A bone biopsy of the mandible under general anesthesia was performed, showing an adenoid cystic carcinoma.

After announcing the diagnosis to the patient as well as the various therapeutic modalities, as surgery as well as radiotherapy, the patient refused treatment.

ACC is a relatively uncommon tumor comprising about 1% of all head and neck malignancies and approximately 10% of all salivary gland tumors [2-4].

The palate is the most frequently affected site, followed by the tongue, buccal mucosa, lip, and floor of the mouth [5].

ACC is a slow-growing but highly invasive tumor, with high rates of recurrence and perineural spread [1,6,7].

Pathogenesis of central salivary gland tumors is unknown, but it is considered they originate from epithelial linings of cysts, particularly dentigerous cysts, or more probably from ectopic salivary gland tissue [8].

This lesion rarely affects the jaws [8].

ACC can occur in all age groups with high frequencies in the fifth and sixth decades of life, and a gender predilection was noted as an inconsistent feature in the literature [9].

ACC usually presents as a slowly growing, firm, unilobular mass, and pain is a common finding, occasionally occurring early in the course of the disease [6,10].

Clinically and radiographically they may mimic odontogenic cysts and tumors, and a final diagnosis can be obtained only after histological examination [11].

CT and MRI are important to delineate the extent, local invasion, and perineural spread of the tumor [12,13].

Strict diagnostic criteria have been established to confirm the central origin of salivary gland tumors involving the mandible:

1. Radiographic evidence of osteolysis; 2. Presence of intact cortical plates; 3. Absence of primary lesions within the salivary glands; and 4. Histological confirmation [11,14].

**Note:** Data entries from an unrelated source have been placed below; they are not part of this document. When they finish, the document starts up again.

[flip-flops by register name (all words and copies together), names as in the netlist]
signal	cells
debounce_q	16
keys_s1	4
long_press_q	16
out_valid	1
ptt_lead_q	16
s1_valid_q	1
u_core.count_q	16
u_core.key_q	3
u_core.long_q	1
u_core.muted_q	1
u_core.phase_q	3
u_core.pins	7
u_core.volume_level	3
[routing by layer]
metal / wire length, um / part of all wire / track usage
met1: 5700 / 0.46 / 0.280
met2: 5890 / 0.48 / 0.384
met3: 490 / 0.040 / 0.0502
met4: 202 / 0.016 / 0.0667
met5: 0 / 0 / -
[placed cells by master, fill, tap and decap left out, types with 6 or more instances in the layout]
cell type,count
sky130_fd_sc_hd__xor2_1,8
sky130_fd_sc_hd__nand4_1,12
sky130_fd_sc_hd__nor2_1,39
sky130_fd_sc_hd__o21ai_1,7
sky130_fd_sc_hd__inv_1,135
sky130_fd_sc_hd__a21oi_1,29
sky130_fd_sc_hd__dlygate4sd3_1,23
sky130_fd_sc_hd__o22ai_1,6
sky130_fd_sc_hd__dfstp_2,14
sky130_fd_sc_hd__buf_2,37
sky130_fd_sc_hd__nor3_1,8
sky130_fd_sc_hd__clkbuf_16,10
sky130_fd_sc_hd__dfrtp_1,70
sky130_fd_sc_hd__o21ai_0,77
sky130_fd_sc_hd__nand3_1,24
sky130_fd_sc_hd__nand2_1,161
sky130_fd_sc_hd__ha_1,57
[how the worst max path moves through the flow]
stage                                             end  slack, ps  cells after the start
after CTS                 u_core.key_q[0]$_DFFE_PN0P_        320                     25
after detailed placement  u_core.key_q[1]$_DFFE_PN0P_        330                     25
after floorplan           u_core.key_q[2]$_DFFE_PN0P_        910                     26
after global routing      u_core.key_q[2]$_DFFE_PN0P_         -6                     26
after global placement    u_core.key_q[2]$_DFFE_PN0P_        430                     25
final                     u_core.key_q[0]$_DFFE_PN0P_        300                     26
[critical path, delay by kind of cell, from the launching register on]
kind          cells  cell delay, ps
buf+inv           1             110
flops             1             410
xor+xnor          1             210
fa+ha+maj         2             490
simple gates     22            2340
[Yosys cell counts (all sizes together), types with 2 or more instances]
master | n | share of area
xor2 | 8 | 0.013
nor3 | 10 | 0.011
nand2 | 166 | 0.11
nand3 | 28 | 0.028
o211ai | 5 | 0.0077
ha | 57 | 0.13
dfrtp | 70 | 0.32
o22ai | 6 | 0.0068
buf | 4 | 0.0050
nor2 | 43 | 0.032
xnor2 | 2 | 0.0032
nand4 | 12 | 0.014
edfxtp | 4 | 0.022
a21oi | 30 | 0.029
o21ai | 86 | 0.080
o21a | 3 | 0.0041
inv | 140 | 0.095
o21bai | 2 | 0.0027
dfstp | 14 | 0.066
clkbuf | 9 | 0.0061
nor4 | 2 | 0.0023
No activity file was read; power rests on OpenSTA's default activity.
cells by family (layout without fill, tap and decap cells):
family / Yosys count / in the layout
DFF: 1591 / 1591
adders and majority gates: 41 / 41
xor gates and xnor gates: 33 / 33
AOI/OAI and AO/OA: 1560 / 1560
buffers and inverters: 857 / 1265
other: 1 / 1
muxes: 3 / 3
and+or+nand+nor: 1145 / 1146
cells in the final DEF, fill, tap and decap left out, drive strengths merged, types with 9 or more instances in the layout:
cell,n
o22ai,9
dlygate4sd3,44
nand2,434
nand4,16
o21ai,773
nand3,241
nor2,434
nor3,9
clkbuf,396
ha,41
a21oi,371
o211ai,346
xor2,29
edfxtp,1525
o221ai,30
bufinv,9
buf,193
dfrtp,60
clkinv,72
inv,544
## config.mk

```make
export PLATFORM = sky130hd
export DESIGN_NAME = polygon_ring_area_core
export DESIGN_NICKNAME = d
export VERILOG_FILES = /design/src/hw/rtl/prac_pkg.sv /design/src/hw/rtl/prac_front.sv /design/src/hw/rtl/prac_queue.sv /design/src/hw/rtl/prac_back.sv /design/src/hw/rtl/polygon_ring_area_core.sv
export SDC_FILE = /design/constraint.sdc
export NUM_CORES = 2
export LEC_CHECK = 0
export ABC_CLOCK_PERIOD_IN_PS = 9120
export BUFFER_PORTS_ARGS = -buffer_cell sky130_fd_sc_hd__buf_2
export CORE_ASPECT_RATIO = 2
export CORE_MARGIN = 2
export CORE_UTILIZATION = 40
export CTS_BUF_LIST = sky130_fd_sc_hd__clkbuf_4
export DETAILED_ROUTE_END_ITERATION = 6
export PLACE_DENSITY_LB_ADDON = 0.2
export SETUP_SLACK_MARGIN = 0.2
export SYNTH_ARGS = -nofsm -noshare
export SYNTH_HDL_FRONTEND = slang
export SYNTH_SLANG_ARGS = --single-unit
```

## constraint.sdc

```tcl
create_clock -name i_clk -period 9.12 [get_ports i_clk]
set_input_delay 0.456 -clock i_clk [delete_from_list [all_inputs] [get_ports i_clk]]
set_output_delay 0.456 -clock i_clk [all_outputs]
set_load 0.02 [all_outputs]
```
## config.mk

```make
export PLATFORM = sky130hd
export DESIGN_NAME = cfhc_ram
export DESIGN_NICKNAME = d
export VERILOG_FILES = /design/src/rtl/cfhc_ram.sv
export SDC_FILE = /design/constraint.sdc
export NUM_CORES = 2
export LEC_CHECK = 0
export BUFFER_PORTS_ARGS = -buffer_cell sky130_fd_sc_hd__buf_2
export CAP_MARGIN = 30
export CELL_PAD_IN_SITES_DETAIL_PLACEMENT = 0
export CELL_PAD_IN_SITES_GLOBAL_PLACEMENT = 1
export CORE_UTILIZATION = 45
export CTS_BUF_LIST = sky130_fd_sc_hd__clkbuf_8
export DETAILED_ROUTE_END_ITERATION = 6
export HOLD_SLACK_MARGIN = 0.08
export PLACE_DENSITY_LB_ADDON = 0.1
export SLEW_MARGIN = 10
export SYNTH_ARGS = -nofsm -noshare
export SYNTH_HDL_FRONTEND = slang
export SYNTH_SLANG_ARGS = --single-unit
```

## constraint.sdc

```tcl
create_clock -name clock -period 2.6 [get_ports clock]
set_input_delay 0.39 -clock clock [delete_from_list [all_inputs] [get_ports clock]]
set_output_delay 0.39 -clock clock [all_outputs]
set_load 0.01 [all_outputs]
```

## src/rtl/cfhc_ram.sv

```systemverilog
module cfhc_ram #(
   parameter int WIDTH = 16,
   parameter int DEPTH = 256
) (
   input  logic                     clock,
   input  logic                     wr_en,
   input  logic [$clog2(DEPTH)-1:0] wr_addr,
   input  logic [WIDTH-1:0]         wr_data,
   input  logic [$clog2(DEPTH)-1:0] rd_addr,
   output logic [WIDTH-1:0]         rd_data
);

   logic [WIDTH-1:0] mem_ff [DEPTH];
   logic [WIDTH-1:0] rd_data_ff;

   always_ff @(posedge clock) begin
      if (wr_en) begin
         mem_ff[wr_addr] <= wr_data;
      end
      rd_data_ff <= mem_ff[rd_addr];
   end

   assign rd_data = rd_data_ff;

endmodule

```

* After elaboration in Yosys (flattened, before gate mapping)
Memories as Yosys holds them, arrays and structs flattened. A register that Yosys moved wholly into a read port is not among the register bits.
Cells that the tools add are included.
** Storage, ports and cells
- Register bits :: 0
- Latch bits :: 0
- Bits in writable memories :: 4096
- Memory bits (read-only) :: 0
- Input port bits :: 34
- Output and inout port bits :: 16
- Memories :: 1
** Operators by class
- $add $sub $neg :: 0
- $mul :: 0
- Divide/modulo/power cells :: 0
- Magnitude comparators :: 0
- Equal/unequal tests :: 0
- Shifts and indexed selects :: 0
- Multiplexer cells :: 2
- Bitwise gates (word level) :: 0
- Reduce and logical (&&, ||, !) cells :: 0
** Memory list
- mem_ff :: depth 256, bits a word 16, read ports 1, clocked after Yosys merged registers in 1, write ports 1, RTL line 13 : logic [WIDTH-1:0] mem_ff [DEPTH];
** Operators with widths (count)
- 1-bit two-way mux :: 2

* Logic depth before layout (Yosys ltp)
- Word-level depth :: 2
- Depth in mapped cells :: 12
- Mapped depth without buffers :: 6

* Worst setup path after synthesis
No wires, ideal clock.
- Kind :: in2reg
- Start :: in wr_addr[3]
- End :: mem mem_ff[235][0], enable pin
- Setup time :: 388 ps
- Arrival :: 2167 ps
- Required time :: 2212 ps
- Slack :: 45 ps
- Stages :: 6
- Cell sequence :: clkbuf_1 nor2b_1 clkbuf_1 nand4_1 clkbuf_1 nor2_1
** RTL lines
- start, declared :: RTL line 7 : input logic [$clog2(DEPTH)-1:0] wr_addr,
- end, declared :: RTL line 13
No word-level cell before the write port.

==> results.txt <==
input/output buffers: 49
actual transition at the worst max-transition pin: 1027 ps
part of the total power dissipated in combinational logic: 6.1%
kind of launch point of the worst setup path: flip-flop
multi-input logic area: 33,260 um2
core footprint: 350,200 um2
global-route wire length before repair: 645,900 um
FF+latch count, synth: 4,112
power after layout: 133.1 mW
share of layout cells above drive strength 1: 32.33%
Post-Synthesis Net Count: 7,394
Synth Cell Area: 158,700 um2
overall fraction of global-route tracks in use: 25.87%
relative slew slack: 30.91%
Fmax: 0.3847 GHz
final standard cell area without fillers: 187,700 um2
critical-path maximum fanout: 1
min-delay worst type: in2reg
count of mapped cells out of synthesis: 7,360
switching share of total power: 23.35%
power density normalized to cell area: 708.9 nW/um2
Clock transition at path regs: 60 ps
clock tree from TritonCTS: done
Setup TNS Final: 0 ps
number of top-level pins: 50
switching power: 31.07 mW
total clock sinks: 4,112
P_int: 102.0 mW
WL per Instance: 33.25 um
Slowest Stage Delay on Critical Path: 620 ps
Root Buffer Master: clkbuf_8
Seq/Total Area, Yosys: 77.70%
detailed placer's ending HPWL: 289,200 um
flop2flop setup slack: 0.5 ps
startpoint of the worst setup timing path: mem_ff[24][7]$_DFFE_PP_
router iterations before antenna repair: 6
WP data required: 3690 ps
count of final max-slew check failures: 0
leftover overflow at the end of global routing: 0
net total in the final layout: 8,801
worst-path cell chain: mux4_2, mux4_2, a22o_4, o32ai_4, buf_4, nor4_1
detail-routed via count per cell: 5.932
antenna violations before repair: 33
kind of cell adding the most delay to the critical path: multiplexers
leakage dissipation: 61.80 nW
Yosys Warn Count: 0
Die Y: 595.9 um
worst flop-to-flop path startpoint: mem_ff[24][7]$_DFFE_PP_
number of cells on the worst hold path: 2
total number of cells along the worst setup path: 6
count of buffer and inverter cells on the critical path: 1
number of vias in the routed layout: 82,500
Post-Route Skew: 90.51 ps
final hold violation count: 0
crit end category: flip-flop
Synth Area per Inst: 21.56 um2
number of fillers in the final layout: 27,400
placer's final routability congestion estimate: 0.8590
unrepaired setup endpoints after global routing: true
width of the die: 595.9 um
pin count of the biggest net entering global routing: 119
crit-path most repeated cell: mux4_2
number of rows created at floorplan: 217
DRC errors left: 0
power share of the sequential group: 55.0%
relative area change from synthesis to final layout: 18.26%
# H-tree levels: 6
Unique masters post-synth: 52
Max-Cap Viols: 0
instance area after placement: 175,100 um2
starting density of the core: 45.31%
Cells after DPL: 12,650
number of nets with antenna violations after routing: 0
deepest clock path buffer count: 4
number of buffers added by the clock tree synthesis step: 679
endpoint of the lowest-slack register-to-register path: rd_data[7]$_DFF_P_
area taken by flip-flops and latches: 123,300 um2
outcome: finished, final reports clean
length in cells of the worst reg-to-reg path: 6
fin crit share: 99.98%
endpoint of the worst setup timing path: rd_data[7]$_DFF_P_
Hold WS: 187.2 ps
number of non-filler instances in the completed layout: 13,910
data arrival at the endpoint of the critical path: 3690 ps
aggregate routed wire length: 462,500 um
Setup violations, final: 0
via count of the first global-routing pass: 83,660
Initial DRC Count: 8,601
Clock Power Share: 38.8%
clock latency at the later pin of the worst-skew pair: 1230 ps
CP max-delay cell: mux4_2
Period minus WS final: 2599 ps
VDD IR max: 0.5960 mV
critical path type: reg2reg
overall die area: 355,100 um2
## metrics by stage
step / util [%] / setup WS (ps)
floorplan: - / 45.00
global placement: 49.98 / -1451
detailed placement: 49.98 / -1386
CTS: 53.57 / -62.82
global route: 53.59 / -5.412
finish: 53.59 / 0.5094
## per-layer routing
| layer | track usage [%] | part of all wire (%) | up-vias |
|---|---|---|---|
| li1 | - | - | 34310 |
| met1 | 37.62 | 43 | 44430 |
| met2 | 40.76 | 47 | 3104 |
| met3 | 4.612 | 7.2 | 638 |
| met4 | 6.400 | 2.3 | 8 |
| met5 | 0 | 0.011 | - |
## power groups by stage
stage	sequential [mW]	clock [mW]	combinational (mW)
final	73.2	51.7	8.15
after global routing	73.2	55.5	8.51
after CTS	73.2	52.8	8.20
after detailed placement	74.6	0	8.11
after global placement	74.6	0	8.02
after floorplan	74.5	0	3.60
## kinds of logic after synthesis
group | Yosys count | share of synthesized area (%)
AOI/OAI and AO/OA | 786 | 3.537
buffers and inverters | 456 | 1.693
DFF | 4112 | 77.70
muxes | 1450 | 15.50
and+or+nand+nor | 556 | 1.574
## worst min path at each step
| stage | start | slack (ps) | to |
|---|---|---|---|
| finish | wr_data[2] | 190 | mem_ff[246][2]$_DFFE_PP_ |
| global route | wr_data[2] | 160 | mem_ff[227][2]$_DFFE_PP_ |
| CTS | wr_data[2] | 90 | mem_ff[123][2]$_DFFE_PP_ |
| detailed placement | wr_data[6] | 770 | mem_ff[21][6]$_DFFE_PP_ |
| global placement | wr_data[6] | 760 | mem_ff[21][6]$_DFFE_PP_ |
| floorplan | wr_data[0] | 490 | mem_ff[0][0]$_DFFE_PP_ |
## Yosys cell counts (all sizes together)
library cell	count	share of area [%]
a22oi	43	0.20
nor3	92	0.29
nor2	304	0.72
a21oi	175	0.55
nor3b	1	0.0047
nand3b	1	0.0047
o32ai	21	0.12
nand2b	3	0.012
and2	2	0.0079
nor2b	9	0.035
and3	11	0.043
mux2i	565	3.6
a221oi	28	0.15
o21ai	38	0.12
or4b	1	0.0063
inv	4	0.0095
o31ai	16	0.076
nand4	26	0.10
a21o	2	0.0095
edfxtp	4096	77
nor4	18	0.075
mux2	88	0.62
a2111oi	6	0.033
dfxtp	16	0.20
clkbuf	230	0.54
buf	222	1.1
and4	2	0.011
nand2	38	0.090
o221ai	253	1.4
a22o	32	0.18
or3b	1	0.0055
nand4b	3	0.017
nor4bb	2	0.013
nand3	35	0.11
a31oi	6	0.024
mux4	797	11
a211oi	18	0.085
o22ai	148	0.58
or2	5	0.020
or3	2	0.0079
## cell usage in the layout, fill, tap and decap left out, drive strengths merged, types with 28 or more instances in the layout
cell type and instances:
a21oi 175, a221oi 28, clkinv 221, inv 275, mux4 797, nor3 92, edfxtp 4096, nand3 35
o221ai 253, a22oi 43, clkbuf 699, nor2 304, dlygate4sd3 30, o22ai 148, nand2 38, a22o 32
mux2 88, buf 1144, mux2i 565, o21ai 38
## what timing repair did
item | in CTS | in global routing
pin swaps | 1 | 1
buffers inserted | 0 | 0
hold endpoints to repair | 4915 | 0
gates resized for setup | 19 | 2
hold buffers | 30 | 0
endpoints found under the setup margin | 11 | 3
## state kept, by name, summed over array words and instances, names as in the netlist
signal and flops:
mem_ff 4096, rd_data 16
## final cells by class
cell class | count | area share [%]
diodes | 6 | 0.007999
clock buffers | 696 | 5.104
clock inverters | 521 | 1.371
inverters | 4 | 0.01467
multi-input cells | 2792 | 17.72
flip-flops and latches | 4112 | 65.70
well taps | 4599 | 3.066
repair buffers | 1178 | 7.017
(Power assumes the default switching activity.)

We have described a rare case of a primary bone ACC of the mandible, this case was extremely rare in terms of the site of origin and invasion pattern.

CT and MRI are important to delineate the extent, local invasion, and perineural spread of the tumor.

We like to acknowledge the patient and his relatives for accepting their case to be published. The study was funded by the authors themselves.

The authors declare no conflicts of interests.